Reputation: 199
I have read a lot of the suggested questions but I am still stuck with my learning problem right now, I am trying to write a simple Lisp s-expression parser and I cannot figure out how to tackle the recursive nature of an s-expression without tying my brain into knots!
Here is what I have, the input is a list of tokenised terms from the source file from my lexer module which works fine: (GNU Prolog by the way)
lisp_term(T) -->
(
null(T)
;
token(T)
;
sexp_open(_), lisp_term(T2), sexp_close(_), {T = lnode(T2)}
).
lisp_term(T) --> [], {T=end}.
sexp_open(Pos) --> [popen(Pos)].
sexp_close(Pos) --> [pclose(Pos)].
token(token(Pos,Token)) --> [token(Pos,Token)].

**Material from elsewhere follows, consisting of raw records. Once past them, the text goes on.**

==> config.mk <==
export PLATFORM = sky130hd
export DESIGN_NAME = sprite_mixer
export DESIGN_NICKNAME = d
export VERILOG_FILES = /design/src/rtl/sprite_mixer.sv
export SDC_FILE = /design/constraint.sdc
export NUM_CORES = 1
export LEC_CHECK = 0
export CAP_MARGIN = 20
export CORE_MARGIN = 4
export CORE_UTILIZATION = 40
export CTS_CLUSTER_SIZE = 16
export DETAILED_ROUTE_END_ITERATION = 10
export SYNTH_ARGS = -nofsm -noshare
export SYNTH_HDL_FRONTEND = slang
export SYNTH_SLANG_ARGS = --single-unit
==> constraint.sdc <==
create_clock -name vga_clk -period 11.75 [get_ports vga_clk]
set_input_delay 2.35 -clock vga_clk [delete_from_list [all_inputs] [get_ports vga_clk]]
set_output_delay 2.35 -clock vga_clk [all_outputs]
set_load 0.02 [all_outputs]
==> src/rtl/sprite_mixer.sv <==
// rtl/sprite_mixer.sv - three-stage VGA sprite overlay mixer with double-buffered sprite registers
//
// Overlays N_SPR hardware sprites on a background colour. Sprite position and
// visibility are written into shadow registers at any time and copied into
// the active (rendering) registers once per frame, at the first pixel of the
// first blanking row, so a sprite never tears mid-frame.
//
// Ports
//   vga_clk, arst_n          pixel clock, asynchronous active-low reset
//   col_i, row_i             current pixel coordinate from the VGA timing generator
//   disp_ena_i, hs_i, vs_i   display enable and syncs from the VGA timing generator
//   bg_rgb_i                 background colour, RGB444
//   wr_en_i, wr_sel_i        shadow register write strobe and target sprite
//   wr_x_i, wr_y_i, wr_vis_i shadow register write data
//   rom_addr_o               per-sprite ROM address, AW bits per sprite
//   rom_data_i               per-sprite ROM word one cycle later: [15] opaque, [11:0] RGB444
//   r_o, g_o, b_o            mixed colour, 3 cycles after col_i/row_i
//   hs_o, vs_o               syncs delayed by 3 cycles
//   coll_o                   per-sprite collision flags for the last completed frame
//
// Optional feature: define SPRITE_MIXER_COLLISION_EN to build the collision
// accumulator; without it coll_o is tied to 0.

module sprite_mixer #(
    parameter  int N_SPR = 2,
    parameter  int SPR_W = 64,
    parameter  int SPR_H = 64,
    parameter  int H_ACT = 640,
    parameter  int V_ACT = 480,
    localparam int AW    = $clog2(SPR_W * SPR_H)
) (
    input  logic                  vga_clk,
    input  logic                  arst_n,
    input  logic [9:0]            col_i,
    input  logic [8:0]            row_i,
    input  logic                  disp_ena_i,
    input  logic                  hs_i,
    input  logic                  vs_i,
    input  logic [11:0]           bg_rgb_i,
    input  logic                  wr_en_i,
    input  logic [2:0]            wr_sel_i,
    input  logic [9:0]            wr_x_i,
    input  logic [8:0]            wr_y_i,
    input  logic                  wr_vis_i,
    output logic [N_SPR*AW-1:0]   rom_addr_o,
    input  logic [N_SPR*16-1:0]   rom_data_i,
    output logic [3:0]            r_o,
    output logic [3:0]            g_o,
    output logic [3:0]            b_o,
    output logic                  hs_o,
    output logic                  vs_o,
    output logic [N_SPR-1:0]      coll_o
);

    // Reset asserts asynchronously but releases on a clock edge.
    logic [1:0] rst_sync_q, rst_sync_d;
    logic       rst_n;

    always_comb rst_sync_d = {rst_sync_q[0], 1'b1};

    always_ff @(posedge vga_clk or negedge arst_n) begin
        if (!arst_n) rst_sync_q <= '0;
        else         rst_sync_q <= rst_sync_d;
    end

    assign rst_n = rst_sync_q[1];

    logic commit;
    assign commit = (row_i == 9'(V_ACT)) && (col_i == '0);

    // Shadow and active sprite register sets
    logic [9:0] sh_x_q  [N_SPR];
    logic [9:0] sh_x_d  [N_SPR];
    logic [8:0] sh_y_q  [N_SPR];
    logic [8:0] sh_y_d  [N_SPR];
    logic       sh_v_q  [N_SPR];
    logic       sh_v_d  [N_SPR];
    logic [9:0] act_x_q [N_SPR];
    logic [9:0] act_x_d [N_SPR];
    logic [8:0] act_y_q [N_SPR];
    logic [8:0] act_y_d [N_SPR];
    logic       act_v_q [N_SPR];
    logic       act_v_d [N_SPR];

    // The commit reads the registered shadow value, so a write landing on
    // the commit cycle only reaches the active set one frame later.
    always_comb begin
        for (int i = 0; i < N_SPR; i++) begin
            sh_x_d[i]  = sh_x_q[i];
            sh_y_d[i]  = sh_y_q[i];
            sh_v_d[i]  = sh_v_q[i];
            act_x_d[i] = commit ? sh_x_q[i] : act_x_q[i];
            act_y_d[i] = commit ? sh_y_q[i] : act_y_q[i];
            act_v_d[i] = commit ? sh_v_q[i] : act_v_q[i];
            if (wr_en_i && (wr_sel_i == 3'(i))) begin
                sh_x_d[i] = wr_x_i;
                sh_y_d[i] = wr_y_i;
                sh_v_d[i] = wr_vis_i;
            end
        end
    end

    always_ff @(posedge vga_clk or negedge rst_n) begin
        if (!rst_n) begin
            for (int i = 0; i < N_SPR; i++) begin
                sh_x_q[i]  <= '0;
                sh_y_q[i]  <= '0;
                sh_v_q[i]  <= 1'b0;
                act_x_q[i] <= '0;
                act_y_q[i] <= '0;
                act_v_q[i] <= 1'b0;
            end
        end else begin
            for (int i = 0; i < N_SPR; i++) begin
                sh_x_q[i]  <= sh_x_d[i];
                sh_y_q[i]  <= sh_y_d[i];
                sh_v_q[i]  <= sh_v_d[i];
                act_x_q[i] <= act_x_d[i];
                act_y_q[i] <= act_y_d[i];
                act_v_q[i] <= act_v_d[i];
            end
        end
    end

    // Stage 1: hit test and ROM address
    logic [10:0]          dx [N_SPR];
    logic [10:0]          dy [N_SPR];
    logic                 in_act;
    logic [N_SPR-1:0]     hit1_d, hit1_q;
    logic [N_SPR*AW-1:0]  addr_d, addr_q;
    logic                 de1_q, hs1_q, vs1_q;
    logic [11:0]          bg1_q;

    // Offsets are 11-bit two's complement; a negative offset (bit 10 set)
    // means the pixel is left of / above the sprite, so nothing wraps.
    always_comb begin
        in_act = (32'(col_i) < H_ACT) && (32'(row_i) < V_ACT);
        hit1_d = '0;
        addr_d = '0;
        for (int i = 0; i < N_SPR; i++) begin
            dx[i] = {1'b0, col_i} - {1'b0, act_x_q[i]};
            dy[i] = {2'b00, row_i} - {2'b00, act_y_q[i]};
            hit1_d[i] = in_act && act_v_q[i] && !dx[i][10] && !dy[i][10] &&
                        (32'(dx[i]) < SPR_W) && (32'(dy[i]) < SPR_H);
            if (hit1_d[i])
                addr_d[i*AW +: AW] = AW'(32'(dy[i]) * SPR_W + 32'(dx[i]));
        end
    end

    always_ff @(posedge vga_clk or negedge rst_n) begin
        if (!rst_n) begin
            hit1_q <= '0;
            addr_q <= '0;
            de1_q  <= 1'b0;
            hs1_q  <= 1'b0;
            vs1_q  <= 1'b0;
            bg1_q  <= '0;
        end else begin
            hit1_q <= hit1_d;
            addr_q <= addr_d;
            de1_q  <= disp_ena_i;
            hs1_q  <= hs_i;
            vs1_q  <= vs_i;
            bg1_q  <= bg_rgb_i;
        end
    end

    assign rom_addr_o = addr_q;

    // Stage 2: side-band delayed to line up with the ROM read data
    logic [N_SPR-1:0] hit2_q;
    logic             de2_q, hs2_q, vs2_q;
    logic [11:0]      bg2_q;

    always_ff @(posedge vga_clk or negedge rst_n) begin
        if (!rst_n) begin
            hit2_q <= '0;
            de2_q  <= 1'b0;
            hs2_q  <= 1'b0;
            vs2_q  <= 1'b0;
            bg2_q  <= '0;
        end else begin
            hit2_q <= hit1_q;
            de2_q  <= de1_q;
            hs2_q  <= hs1_q;
            vs2_q  <= vs1_q;
            bg2_q  <= bg1_q;
        end
    end

    // Stage 3: priority mix
    logic [N_SPR-1:0] opq_hit;
    logic [11:0]      rgb_d, rgb_q;
    logic             hs3_q, vs3_q;
    logic             unused_rom;

    assign unused_rom = ^rom_data_i;

    // Walk from the highest index down so the lowest-index opaque sprite wins.
    always_comb begin
        opq_hit = '0;
        rgb_d   = bg2_q;
        for (int i = N_SPR - 1; i >= 0; i--) begin
            opq_hit[i] = hit2_q[i] && rom_data_i[i*16 + 15];
            if (opq_hit[i]) rgb_d = rom_data_i[i*16 +: 12];
        end
        if (!de2_q) rgb_d = '0;
    end

    always_ff @(posedge vga_clk or negedge rst_n) begin
        if (!rst_n) begin
            rgb_q <= '0;
            hs3_q <= 1'b0;
            vs3_q <= 1'b0;
        end else begin
            rgb_q <= rgb_d;
            hs3_q <= hs2_q;
            vs3_q <= vs2_q;
        end
    end

    assign r_o  = rgb_q[11:8];
    assign g_o  = rgb_q[7:4];
    assign b_o  = rgb_q[3:0];
    assign hs_o = hs3_q;
    assign vs_o = vs3_q;

`ifdef SPRITE_MIXER_COLLISION_EN
    logic [N_SPR-1:0] coll_now;
    logic [N_SPR-1:0] others;
    logic [N_SPR-1:0] acc_d, acc_q;
    logic [N_SPR-1:0] coll_d, coll_q;

    always_comb begin
        coll_now = '0;
        others   = '0;
        for (int i = 0; i < N_SPR; i++) begin
            others      = opq_hit;
            others[i]   = 1'b0;
            coll_now[i] = de2_q && opq_hit[i] && (|others);
        end
        // A collision seen on the commit cycle seeds the new frame.
        acc_d  = commit ? coll_now : (acc_q | coll_now);
        coll_d = commit ? acc_q : coll_q;
    end

    always_ff @(posedge vga_clk or negedge rst_n) begin
        if (!rst_n) begin
            acc_q  <= '0;
            coll_q <= '0;
        end else begin
            acc_q  <= acc_d;
            coll_q <= coll_d;
        end
    end

    assign coll_o = coll_q;
`else
    assign coll_o = '0;
`endif

endmodule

null(null(Pos1)) --> [popen(Pos1), pclose(_)].
and here is my calling code...
lisplex('../test.lisp',X),
lexpp(X),
phrase(lisp_term(A), X, Y),
format("Result: ~w~n", [A]),
format("Remainder: ~w~n", [Y]).
the output from the lexer is a list like this, the source: "(hello)"
[popen(pos(1,1)),token(pos(1,2),[h,e,l,l,o]),pclose(pos(1,7))]
I continually get tied up trying to figure out how to deal with an expression like:
(defun whizzle (a1 b2)
(munge (* 10 a1) (+ b2 a1)))
That is, how to deal generally with turning the lexer stream into a parse tree. You can see that my DCG rules are attempting to do that.
I would really appreciate some help and pointers to good stuff to read or advice on how to better understand dealing with right-recursive situations. I have been teaching myself Prolog for a few months now and love it to bits BUT I am stuck on being able to proceed with my understanding of DCG-s and situations like this.
Thanks, Sean.
Upvotes: 1
Views: 224
Reputation: 60004
I think you are missing the list ! Try (untested)
lisp_term(T) --> token(T).
lisp_term(lnode(T)) -->
sexp_open(_), lisp_list(T), sexp_close(_).
lisp_list([H|T]) -->
lisp_term(H), lisp_list(T).
lisp_list([]) --> [].
Then take a look to Lisprolog, available from Markus Triska' page.